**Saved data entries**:
————

<file path="config.mk">
export PLATFORM = sky130hd
export DESIGN_NAME = sdis_init_sequencer
export DESIGN_NICKNAME = d
export VERILOG_FILES = /design/src/design/sdis_pkg.sv /design/src/design/sdis_pause_timer.sv /design/src/design/sdis_cmd_issue.sv /design/src/design/sdis_init_sequencer.sv
export SDC_FILE = /design/constraint.sdc
export NUM_CORES = 1
export LEC_CHECK = 0
export BUFFER_PORTS_ARGS = -buffer_cell sky130_fd_sc_hd__buf_2
export CAP_MARGIN = 25
export CORE_ASPECT_RATIO = 1.5
export CORE_MARGIN = 5
export CORE_UTILIZATION = 35
export DETAILED_ROUTE_END_ITERATION = 12
export GPL_ROUTABILITY_DRIVEN = 0
export PLACE_DENSITY = 0.67
export SETUP_SLACK_MARGIN = 0.3
export SLEW_MARGIN = 15
export SYNTH_ARGS = -nofsm -noshare
export SYNTH_HDL_FRONTEND = slang
export SYNTH_SLANG_ARGS = --single-unit
</file>
<file path="constraint.sdc">
create_clock -name clock -period 2.8 [get_ports clock]
set_clock_uncertainty 0.15 [all_clocks]
set_input_delay 0.56 -clock clock [delete_from_list [all_inputs] [get_ports clock]]
set_output_delay 0.56 -clock clock [all_outputs]
set_load 0.02 [all_outputs]
</file>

————

Exactly how many lines of the records hold "constraint"? Give the number without any words.

2